Background - During November 2011 the Family Justice Review panel published its final report setting out its key conclusions and recommendations for the family justice system in England & Wales. The review was sponsored jointly by the Ministry of Justice the Department for Education and the Welsh Assembly Government. It was led by an independent review panel, chaired by David Norgrove.The panel was asked to consider reform of the current systems for:
- resolving disputes about contact with children and where they should live when couples break up (private law);
- the process of divorce; and
- processes when local authorities apply to the courts to take children into care (public law)
The Justice Committee concludes;
187. In our view, it is unlikely that the draft clause on shared parenting, on its own, will change perceptions of bias within the family court system, many of which are entrenched. It is possible that, in combination with changes to MIAMs and Child Arrangements Orders, there may be an overall improvement however slight in perceptions, but on balance, we think that is unlikely. Although the draft clause could lead to a few parents reaching agreement because their perception of the likely outcome of the Court process has changed, given the fact that these will be cases in which there is already a high degree of conflict, this is also unlikely.
188. We have considered the problems raised by individuals who provided evidence of their experiences, and we believe that the absence of enforcement of court orders is a bigger factor in the perception problem than the content of those orders. This makes it regrettable that the Government has not brought forward draft legislation on enforcement for us to consider as part of this pre-legislative scrutiny. Considering our conclusions on all four questions, we maintain significant concerns about whether the draft clause is a necessary or desirable legislative change.
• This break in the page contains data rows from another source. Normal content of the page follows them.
### src/tksi_pkg.sv
// Shared constants, command struct and key ordering function for the sorted insert unit.
package tksi_pkg;

    localparam int DEF_CAPACITY      = 16;
    localparam int TIME_W            = 32;
    localparam int FAULT_W           = 16;
    localparam int ID_W              = 32;
    localparam int MAX_ENTRIES_W     = 5;
    localparam int RANK_W            = 5;
    localparam int FILL_W            = 5;
    localparam logic [MAX_ENTRIES_W-1:0] MAX_ENTRIES_RST = 5'd16;

    typedef struct packed {
        logic cfg_write;   // take new max_entries value
        logic load_in;     // capture the incoming request
        logic compare;     // register per-entry comparisons
        logic update;      // shift the table and load the result register
    } t_dp_cmd;

    // true when record a orders strictly before record b
    function automatic logic goes_before(
        input logic [TIME_W-1:0]  ta,
        input logic [FAULT_W-1:0] fa,
        input logic [ID_W-1:0]    ia,
        input logic [TIME_W-1:0]  tb,
        input logic [FAULT_W-1:0] fb,
        input logic [ID_W-1:0]    ib
    );
        logic res;
        if (ta != tb) begin
            res = (ta < tb);
        end else if (fa != fb) begin
            res = (fa < fb);
        end else begin
            res = (ia < ib);
        end
        return res;
    endfunction

endpackage

### src/tksi_ctrl.sv
// Controller state machine sequencing accept, compare and update for the sorted insert unit.
module tksi_ctrl (
    input  logic              i_clk,
    input  logic              i_rst_n,
    input  logic              i_in_valid,
    output logic              o_in_stall,
    output logic              o_out_valid,
    input  logic              i_out_stall,
    input  logic              i_cfg_valid,
    output logic              o_cfg_ready,
    output tksi_pkg::t_dp_cmd o_cmd
);
    import tksi_pkg::*;

    localparam logic [1:0] S_IDLE = 2'd0;
    localparam logic [1:0] S_CMP  = 2'd1;
    localparam logic [1:0] S_UPD  = 2'd2;

    logic [1:0] r_state;
    logic [1:0] n_state;
    logic       r_out_valid;
    logic       n_out_valid;
    logic       out_free;

    assign out_free    = !r_out_valid || !i_out_stall;
    assign o_in_stall  = (r_state != S_IDLE);
    assign o_out_valid = r_out_valid;
    assign o_cfg_ready = 1'b1;

    always_comb begin
        n_state       = r_state;
        n_out_valid   = r_out_valid && i_out_stall;
        o_cmd         = '0;
        o_cmd.cfg_write = i_cfg_valid;
        unique case (r_state)
            S_IDLE: begin
                if (i_in_valid) begin
                    o_cmd.load_in = 1'b1;
                    n_state       = S_CMP;
                end
            end
            S_CMP: begin
                o_cmd.compare = 1'b1;
                n_state       = S_UPD;
            end
            S_UPD: begin
                // hold until the result register can take the new result
                if (out_free) begin
                    o_cmd.update = 1'b1;
                    n_out_valid  = 1'b1;
                    n_state      = S_IDLE;
                end
            end
            default: begin
                n_state = S_IDLE;
            end
        endcase
    end

    always_ff @(posedge i_clk) begin
        if (!i_rst_n) begin
            r_state     <= S_IDLE;
            r_out_valid <= 1'b0;
        end else begin
            r_state     <= n_state;
            r_out_valid <= n_out_valid;
        end
    end

endmodule

### src/tksi_dp.sv
// Datapath of the sorted insert unit: table cells, comparators, shift and result register.
module tksi_dp #(
    parameter int CAPACITY = tksi_pkg::DEF_CAPACITY
) (
    input  logic                                 i_clk,
    input  logic                                 i_rst_n,
    input  tksi_pkg::t_dp_cmd                    i_cmd,
    input  logic [tksi_pkg::MAX_ENTRIES_W-1:0]   i_cfg_max_entries,
    input  logic [tksi_pkg::TIME_W-1:0]          i_time_ms,
    input  logic [tksi_pkg::FAULT_W-1:0]         i_fault_count,
    input  logic [tksi_pkg::ID_W-1:0]            i_record_id,
    output logic [tksi_pkg::RANK_W-1:0]          o_rank,
    output logic                                 o_kept,
    output logic [tksi_pkg::FILL_W-1:0]          o_fill_count
);
    import tksi_pkg::*;

    localparam int CW = $clog2(CAPACITY + 1);
    localparam int MW = (CW > MAX_ENTRIES_W) ? CW : MAX_ENTRIES_W;
    localparam int NW = MW + 1;

    logic [MAX_ENTRIES_W-1:0] r_max_entries;
    logic [CW-1:0]            r_count;

    logic [TIME_W-1:0]        r_time;
    logic [FAULT_W-1:0]       r_fault;
    logic [ID_W-1:0]          r_id;

    logic [TIME_W-1:0]        r_cell_time  [CAPACITY];
    logic [FAULT_W-1:0]       r_cell_fault [CAPACITY];
    logic [ID_W-1:0]          r_cell_id    [CAPACITY];

    logic [CAPACITY-1:0]      n_le;
    logic [CAPACITY-1:0]      r_le;
    logic [CW-1:0]            r_newcount;
    logic [CW-1:0]            n_newcount;

    logic [CAPACITY-1:0]      hot;
    logic [CW-1:0]            pos;
    logic                     kept;
    logic [NW-1:0]            rank_ext;
    logic [NW-1:0]            fill_ext;

    logic [RANK_W-1:0]        r_rank;
    logic                     r_kept;
    logic [FILL_W-1:0]        r_fill;

    // configuration and entry count
    always_ff @(posedge i_clk) begin
        if (!i_rst_n) begin
            r_max_entries <= MAX_ENTRIES_RST;
            r_count       <= '0;
        end else begin
            if (i_cmd.cfg_write) begin
                r_max_entries <= i_cfg_max_entries;
            end
            if (i_cmd.update) begin
                r_count <= r_newcount;
            end
        end
    end

    always_ff @(posedge i_clk) begin
        if (i_cmd.load_in) begin
            r_time  <= i_time_ms;
            r_fault <= i_fault_count;
            r_id    <= i_record_id;
        end
    end

    // new count: one more entry, clipped to the effective limit
    always_comb begin
        logic [NW-1:0] n_plus;
        logic [NW-1:0] limit;
        n_plus = {{(NW-CW){1'b0}}, r_count} + NW'(1);
        limit  = {{(NW-MAX_ENTRIES_W){1'b0}}, r_max_entries};
        if (limit > NW'(CAPACITY)) begin
            limit = NW'(CAPACITY);
        end
        if (n_plus > limit) begin
            n_newcount = limit[CW-1:0];
        end else begin
            n_newcount = n_plus[CW-1:0];
        end
    end

    // per-cell comparison: entry is valid and does not order after the request
    for (genvar gi = 0; gi < CAPACITY; gi++) begin : g_cmp
        assign n_le[gi] = (CW'(gi) < r_count) &&
                          !goes_before(r_time, r_fault, r_id,
                                       r_cell_time[gi], r_cell_fault[gi], r_cell_id[gi]);
    end

    always_ff @(posedge i_clk) begin
        if (i_cmd.compare) begin
            r_le       <= n_le;
            r_newcount <= n_newcount;
        end
    end

    // the comparison vector is a run of ones; the insert slot is its first zero
    for (genvar gi = 0; gi < CAPACITY; gi++) begin : g_hot
        if (gi == 0) begin : g_first
            assign hot[gi] = !r_le[gi];
        end else begin : g_rest
            assign hot[gi] = r_le[gi-1] && !r_le[gi];
        end
    end

    always_comb begin
        pos = r_le[CAPACITY-1] ? CW'(CAPACITY) : '0;
        for (int k = 0; k < CAPACITY; k++) begin
            if (hot[k]) begin
                pos = pos | CW'(k);
            end
        end
    end

    assign kept     = (pos < r_newcount);
    assign rank_ext = {{(NW-CW){1'b0}}, pos} + NW'(1);
    assign fill_ext = {{(NW-CW){1'b0}}, r_newcount};

    // table cells: write the request at its slot, shift the tail down one place
    for (genvar gi = 0; gi < CAPACITY; gi++) begin : g_cell
        always_ff @(posedge i_clk) begin
            if (i_cmd.update && (CW'(gi) < r_newcount)) begin
                if (hot[gi]) begin
                    r_cell_time[gi]  <= r_time;
                    r_cell_fault[gi] <= r_fault;
                    r_cell_id[gi]    <= r_id;
                end else if ((gi > 0) && !r_le[(gi > 0) ? gi-1 : 0]) begin
                    r_cell_time[gi]  <= r_cell_time[(gi > 0) ? gi-1 : 0];
                    r_cell_fault[gi] <= r_cell_fault[(gi > 0) ? gi-1 : 0];
                    r_cell_id[gi]    <= r_cell_id[(gi > 0) ? gi-1 : 0];
                end
            end
        end
    end

    always_ff @(posedge i_clk) begin
        if (i_cmd.update) begin
            r_rank <= kept ? rank_ext[RANK_W-1:0] : '0;
            r_kept <= kept;
            r_fill <= fill_ext[FILL_W-1:0];
        end
    end

    assign o_rank       = r_rank;
    assign o_kept       = r_kept;
    assign o_fill_count = r_fill;

endmodule

### src/top_k_sorted_insert_unit.sv
// Top level of the sorted insert unit: bounded leaderboard table kept in ascending key order.
//
// Usage: each request on the input channel (i_in_valid / o_in_stall) carries time_ms,
// fault_count and record_id. The record is inserted in order (time, then faults, then
// id, smaller first; equal keys go after the existing entry) and the table is cut to
// max_entries (clipped to CAPACITY). One result per request appears on the output
// channel (o_out_valid / i_out_stall): 1-based rank or 0, the kept flag and the fill
// count after the insert.
// Steps per request: accept, compare all cells in parallel, then shift the table and
// load the result register. A new request is taken only once the update step is
// done.
// The result register parts the two sides: a request may be accepted while the
// previous result still waits; the update step holds while i_out_stall keeps the
// result register full, and o_in_stall stays high meanwhile.
// max_entries is written over the cfg channel (always ready); write it only when idle.
// Reset (synchronous, active low) empties the table and sets max_entries to 16; no
// clearing pass is needed.
module top_k_sorted_insert_unit #(
    parameter int CAPACITY = tksi_pkg::DEF_CAPACITY
) (
    input  logic                               i_clk,
    input  logic                               i_rst_n,
    input  logic                               i_in_valid,
    output logic                               o_in_stall,
    input  logic [tksi_pkg::TIME_W-1:0]        i_time_ms,
    input  logic [tksi_pkg::FAULT_W-1:0]       i_fault_count,
    input  logic [tksi_pkg::ID_W-1:0]          i_record_id,
    output logic                               o_out_valid,
    input  logic                               i_out_stall,
    output logic [tksi_pkg::RANK_W-1:0]        o_rank,
    output logic                               o_kept,
    output logic [tksi_pkg::FILL_W-1:0]        o_fill_count,
    input  logic                               i_cfg_valid,
    output logic                               o_cfg_ready,
    input  logic [tksi_pkg::MAX_ENTRIES_W-1:0] i_cfg_max_entries
);
    import tksi_pkg::*;

    t_dp_cmd cmd;

    tksi_ctrl u_ctrl (
        .i_clk       (i_clk),
        .i_rst_n     (i_rst_n),
        .i_in_valid  (i_in_valid),
        .o_in_stall  (o_in_stall),
        .o_out_valid (o_out_valid),
        .i_out_stall (i_out_stall),
        .i_cfg_valid (i_cfg_valid),
        .o_cfg_ready (o_cfg_ready),
        .o_cmd       (cmd)
    );

    tksi_dp #(
        .CAPACITY (CAPACITY)
    ) u_dp (
        .i_clk             (i_clk),
        .i_rst_n           (i_rst_n),
        .i_cmd             (cmd),
        .i_cfg_max_entries (i_cfg_max_entries),
        .i_time_ms         (i_time_ms),
        .i_fault_count     (i_fault_count),
        .i_record_id       (i_record_id),
        .o_rank            (o_rank),
        .o_kept            (o_kept),
        .o_fill_count      (o_fill_count)
    );

endmodule
### config.mk
export PLATFORM = sky130hd
export DESIGN_NAME = top_k_sorted_insert_unit
export DESIGN_NICKNAME = d
export VERILOG_FILES = /design/src/tksi_pkg.sv /design/src/tksi_ctrl.sv /design/src/tksi_dp.sv /design/src/top_k_sorted_insert_unit.sv
export SDC_FILE = /design/constraint.sdc
export NUM_CORES = 2
export LEC_CHECK = 0
export BUFFER_PORTS_ARGS = -buffer_cell sky130_fd_sc_hd__buf_2
export CORE_MARGIN = 10
export CORE_UTILIZATION = 33
export CTS_BUF_LIST = sky130_fd_sc_hd__clkbuf_2
export CTS_CLUSTER_DIAMETER = 40
export DETAILED_ROUTE_END_ITERATION = 16
export PLACE_DENSITY_LB_ADDON = 0.12
export SYNTH_ARGS = -nofsm -noshare
export SYNTH_HDL_FRONTEND = slang
export SYNTH_SLANG_ARGS = --single-unit
### constraint.sdc
create_clock -name i_clk -period 10.2 [get_ports i_clk]
set_input_delay 1.02 -clock i_clk [delete_from_list [all_inputs] [get_ports i_clk]]
set_output_delay 1.02 -clock i_clk [all_outputs]
set_load 0.1 [all_outputs]
; Yosys cells after proc, flatten, opt, wreduce, memory -nomap -nowiden
; Memories as Yosys holds them, arrays and structs flattened.
; Index checks and enable logic that the tools add are counted.
[totals]
ff_bits = 125
n_memories = 3
wordCells = 478
ram_bits = 1280
output_inout_bits = 14
inputBits = 90
[memory_table]
columns = memory, words, width, rd, rd_clocked_by_memory_dff, write_ports, line
row1 = u_dp.r_cell_id, 16, 32, 16, 0, 16, tksi_dp.sv:31  ; logic [ID_W-1:0] r_cell_id [CAPACITY];
row2 = u_dp.r_cell_time, 16, 32, 16, 0, 16, tksi_dp.sv:29  ; logic [TIME_W-1:0] r_cell_time [CAPACITY];
row3 = u_dp.r_cell_fault, 16, 16, 16, 0, 16, tksi_dp.sv:30  ; logic [FAULT_W-1:0] r_cell_fault [CAPACITY];
[classes]
eq_ne = 36
mux = 212
add_sub_neg = 2
order_cmp = 83
reduce_logical = 85
n_bitwise = 45
[ops]
columns = cell, n
row1 = $lt A32 B32 Y1, 32
row2 = $mux W32, 30
row3 = $ne A32 B32 Y1, 16
row4 = $lt A16 B16 Y1, 16
row5 = $ne A16 B16 Y1, 16
row6 = $mux W16, 15
row7 = $mux W1, 147
row8 = $lt A4 B5 Y1 const A, 16
row9 = $logic_and A1 B1 Y1, 48
row10 = $or A1 B1 Y1, 45
row11 = $lt A3 B5 Y1 const A, 8
row12 = $logic_not A1 Y1, 33
row13 = $mux W4, 8
row14 = $lt A1 B5 Y1 const A, 4
row15 = $lt A2 B5 Y1 const A, 4
row16 = $mux W5, 3
row17 = $mux W3, 4
row18 = $mux W2, 4
row19 = $add A5 B1 Y6 const B, 1
row20 = $gt A6 B5 Y1, 1
row21 = $pmux W2 S3, 1
row22 = $add A5 B1 Y5 const B, 1
row23 = $gt A5 B5 Y1 const B, 1
row24 = $lt A5 B5 Y1, 1
row25 = 8 further kinds, 8

; Longest topological paths before layout
[depth]
depth_word = 18
depth_mapped = 9
depth_no_buf = 9

; Hierarchy
; Synthesis repeated with hierarchy kept, for this count alone.
[unflattened]
hier_cells = 7814
area_unflattened_um2 = 88436.1
[by_module_without_submodules]
columns = module, seq_area_each_um2, n_inst, area_per_inst_um2, cells_each
row1 = tksi_dp, 42000.3, 1, 88275.9, 7797
row2 = tksi_ctrl, 60.1, 1, 160.2, 17

; Worst setup path before layout
; Ideal clock, no wire load.
[synth_path]
kind = input-to-reg
start = in i_out_stall
end = mem u_dp.r_cell_fault[0][0], enable pin
stages = 4
setup_time_ps = 663
n_path_buf = 1
required_ps = 9537
t_arrival_ps = 7484
path_slack_ps = 2053
path_cell_list = nand2_1 nand2b_4 clkbuf_1 a311oi_1
[synth_lines]
columns = element, line
row1 = "start, declared", top_k_sorted_insert_unit.sv:29  ; input logic i_out_stall,
row2 = "end, declared", tksi_dp.sv:30

; Final worst setup path
[layout_path]
start = reg u_dp.r_id[29]
end = reg u_dp.r_le[9] (data pin)
[layout_via]
elab_chain_len = 5
[layout_lines]
columns = element, line
row1 = "start, declared", tksi_dp.sv:27  ; logic [ID_W-1:0] r_id;
row2 = "start signal, assigned", tksi_dp.sv:67  ; r_id <= i_record_id;
row3 = $lt A32 B32 Y1, tksi_pkg.sv:35  ; res = (ia < ib);
row4 = $mux W1, tksi_pkg.sv:32  ; end else if (fa != fb) begin
row5 = $mux W1, tksi_pkg.sv:30  ; if (ta != tb) begin
row6 = $logic_not A1 Y1, tksi_dp.sv:90  ; !goes_before(r_time, r_fault, r_id,
row7 = $logic_and A1 B1 Y1, tksi_dp.sv:89  ; assign n_le[gi] = (CW'(gi) < r_count) &&
row8 = net u_dp.n_le[9], tksi_dp.sv:33  ; logic [CAPACITY-1:0] n_le;
row9 = "end signal, assigned", tksi_dp.sv:96  ; r_le <= n_le;
row10 = "end, declared", tksi_dp.sv:34  ; logic [CAPACITY-1:0] r_le;
; The timed path passes the listed nets, and every way through them passes these cells.
; A chain may end at the register's enable or synchronous reset.

==> impl_results.md <==
- Wirelength per Cell: 22.0 µm
- Post-CTS setup buffer count: 0
- CTS sink cnt: 1405
- Initial antenna violation count: 29
- Area grow syn2layout: 12.6%
- Kind of critical path: flip-flop to flip-flop
- Placed inst area: about 0.095 mm²
- IO Count: between 100 and 150
- Relative slew slack: 7.18%
- Vias: 61492
- First drt pass iteration count: 6
- Worst setup EP type: flip-flop
- Cell variety after synth: 82
- Via/cell ratio: 5.04
- Worst setup SP type: flip-flop
- Chip Height: 540 µm
- # port buffers: 102
- Clock latency on the worst-skew pair: 1.84 ns
- Fin. Hold Viols: 0
- Residual DRC count: 0
- Skew final: 0.235 ns
- Post-route cell area: 0.100 mm²
- Die area: approximately 0.29 mm²
- Core area: 0.268 mm²
- Area of the multi-input gates: 0.0416 mm²
- Yosys reg bits: 1405
- CTS clock-pin slew for the worst setup and hold paths: 0.08 ns
- Main flop type after synthesis: edfxtp_1
- Cell area after synthesis: 0.0891 mm²
- Setup-failing EPs final: 0
- Leading cell types in the layout, fill and taps excluded: edfxtp_1 (1392), inv_1 (1276), ha_1 (1275)
- Syn_nets: 9051
- GRT Overall Usage: 17.9%
- Period utilisation layout: a little under half
- Layout net count: between 9000 and 10000
- WP data required: ~12 ns
- CTS tree: built
- Vias in the first global route: 64770
- First-pass GRT wire length: 403 mm
- Total routed wirelength: 268 mm
- Largest net degree at the start of global routing: between 100 and 150
- Max Cap Violations: 0
- Setup ws final: 5.57 ns
- Slew at the pin closest to its max-slew limit: approximately 1.4 ns
- Overall power: 12.7 mW
- Seq/Total Area, Yosys: a little under half
- Final ANT Viol Nets: 0
- Num CTS Buffers: about 430
- Fin. max-slew vios: 0
- Hold path cells: 3
- FF+latch area: 0.0421 mm²
- Worst hold slack: 0.397 ns
- Post-DP HPWL: 195 mm
- Dominant cell type by area after synthesis: edfxtp_1
- Maximum root-to-sink buffer count: 4
- Yosys top cell area share: 46.9%
- Number of enable flip-flop cells after synthesis: 1392
- Filler instances: 26270
- Max Freq: approximately 220 MHz
- Chip Width: ~540 µm
- Fraction of layout cells with a size suffix above 1: 23.2%
- CTS root buf: clkbuf_2
- Setup TNS: 0 ns
- Synthesized instance count: 7686
- Routability cong.: 0.842
- Starting Density: approximately a third
- CP max FO: 20
- Post-synth ARST share: 0%
- Area contributors post-synth: edfxtp_1 (47%), ha_1 (18%), mux2_2 (13%)
- Remaining Overflow, GRT: 0
- Period minus WS final: between 4 and 5 ns
- Pre-CTS setup slack: 5.23 ns
- Run status: complete, no violations
- VDD IR max: 0.0715 mV
- Worst min-delay path class: input pin to flip-flop
- WP data arrival: 6.15 ns
- DR iter-0 viols: 3467
- Commonest non-fill, non-tap cell in the layout: edfxtp_1
- Synthesized area per cell: 11.6 µm²
- Cell count of the worst reg-to-reg path: 8
- RSZ-0062 raised after global routing: no
- Power per Cell Area: roughly 130 mW/mm²
- H-Tree Depth: 5
- LEAKAGE: between 40 and 50 nW
- Site Rows: 190
- Synth Warn #: 0
where the power goes:
group          internal, mW  total (mW)  switching (mW)
Combinational         0.700        1.71            1.01
Clock                  1.68        4.36            2.68
Sequential             6.52        6.60          0.0846
worst max-delay path, stage by stage, from the launching register on:
cell and delay (ns):
edfxtp_1 0.62, buf_4 0.33, ha_1 0.34, nand4_1 0.47, nor4bb_1 0.59, nand4_1 0.58, a311oi_2 1.03, nor4_2 0.15
a211oi_1 0.28
registers in the layout, indices dropped and copies added (netlist names), 16 cells and up:
| name | flops |
|---|---|
| u_dp.r_le | 16 |
| u_dp.r_id | 32 |
| u_dp.r_fault | 16 |
| u_dp.r_cell_time | 512 |
| u_dp.r_cell_id | 512 |
| u_dp.r_cell_fault | 256 |
| u_dp.r_time | 32 |
logic make-up (layout without fill, tap and decap cells):
| logic type | Yosys count | count (layout) | synth area share, % |
|---|---|---|---|
| buffers and inverters | 1508 | 2470 | 6.54 |
| DFF | 1405 | 1405 | 47.2 |
| adders and majority gates | 1275 | 1275 | 17.9 |
| AOI/OAI and AO/OA | 1239 | 1239 | 8.43 |
| and+or+nand+nor | 1218 | 1218 | 6.82 |
| muxes | 1034 | 1034 | 13.1 |
| xor gates and xnor gates | 6 | 6 | 0.0590 |
| other | 1 | 12 | 0.00421 |
cells in the mapped netlist, drive strengths merged, types with 14 or more instances:
cell type and count:
o21a 26, a211oi 55, clkbuf 113, edfxtp 1392
and4 36, ha 1275, a21o 134, nor3 64
nand4 214, a21boi 16, nor4 43, o31ai 21
inv 1278, nand2b 28, a21oi 430, nor3b 18
o211ai 29, a221oi 29, nor2 180, mux2 1029
a2111oi 26, o2111ai 14, o21ai 367, nand3 99
nor2b 50, buf 117, nand2 440
routing by layer:
layer / up-vias / share of wire (%) / global-route usage (%)
li1: 29748 / - / -
met1: 30056 / 46 / 23.7
met2: 1190 / 46 / 29.8
met3: 490 / 4.0 / 2.57
met4: 8 / 3.5 / 6.37
met5: - / 0.021 / 0
area by class of cell:
class	instances	area share (%)
multi-input combinational	4773	41.5
clock buffer	610	3.04
clock inverter	115	0.590
inverter	1278	4.78
antenna	11	0.0274
tap	3552	4.43
sequential	1405	41.9
timing repair buffer	467	3.72
path summary, 6_finish.rpt:
check | end | startpoint | slack, ns
setup reg to reg | u_dp.r_le[9]$_DFFE_PN_ | u_dp.r_id[29]$_DFFE_PP_ | 5.57
setup / recovery | u_dp.r_le[9]$_DFFE_PN_ | u_dp.r_id[29]$_DFFE_PP_ | 5.57
hold reg to reg | u_dp.r_cell_time[0][106]$_DFFE_PP_ | u_dp.r_cell_time[0][74]$_DFFE_PP_ | 0.45
hold / removal | u_ctrl.o_out_valid$_SDFF_PN0_ | i_rst_n | 0.40
what timing repair did:
item                      CTS  global route
hold endpoints to repair  173             0
resized for setup           0             0
hold buffers              186             0
through the flow:
stage	std cells	utilization, %
5_1_grt	12203	37.4
4_1_cts	12200	37.4
3_3_place_gp	11289	35.3
3_5_place_dp	11289	35.3
6_report	12211	37.4
2_1_floorplan	7686	-
Power figures use the tool's default switching activity.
189. We consider that any legislation on this subject, when interpreted objectively, should retain the paramountcy of the welfare of the child, and should prevent shared parenting orders being made where the child is at risk of harm, and/or where, whatever the level of parental involvement, that involvement would not further the welfare of the child. The problem, as we identify it, is how the clause will be subjectively interpreted by parents who appear before the Court, or who agree arrangements for residence and contact without a Court order, but on the basis of what they understand the law to say and mean. The distinction is one of technical drafting versus the practical effect on real families. We recognise concerns about the inclusion of the draft clause, and we consider that if the Government includes the clause in the Bill as introduced, the revised wording which we suggest may reduce the likelihood of its effects being misinterpreted.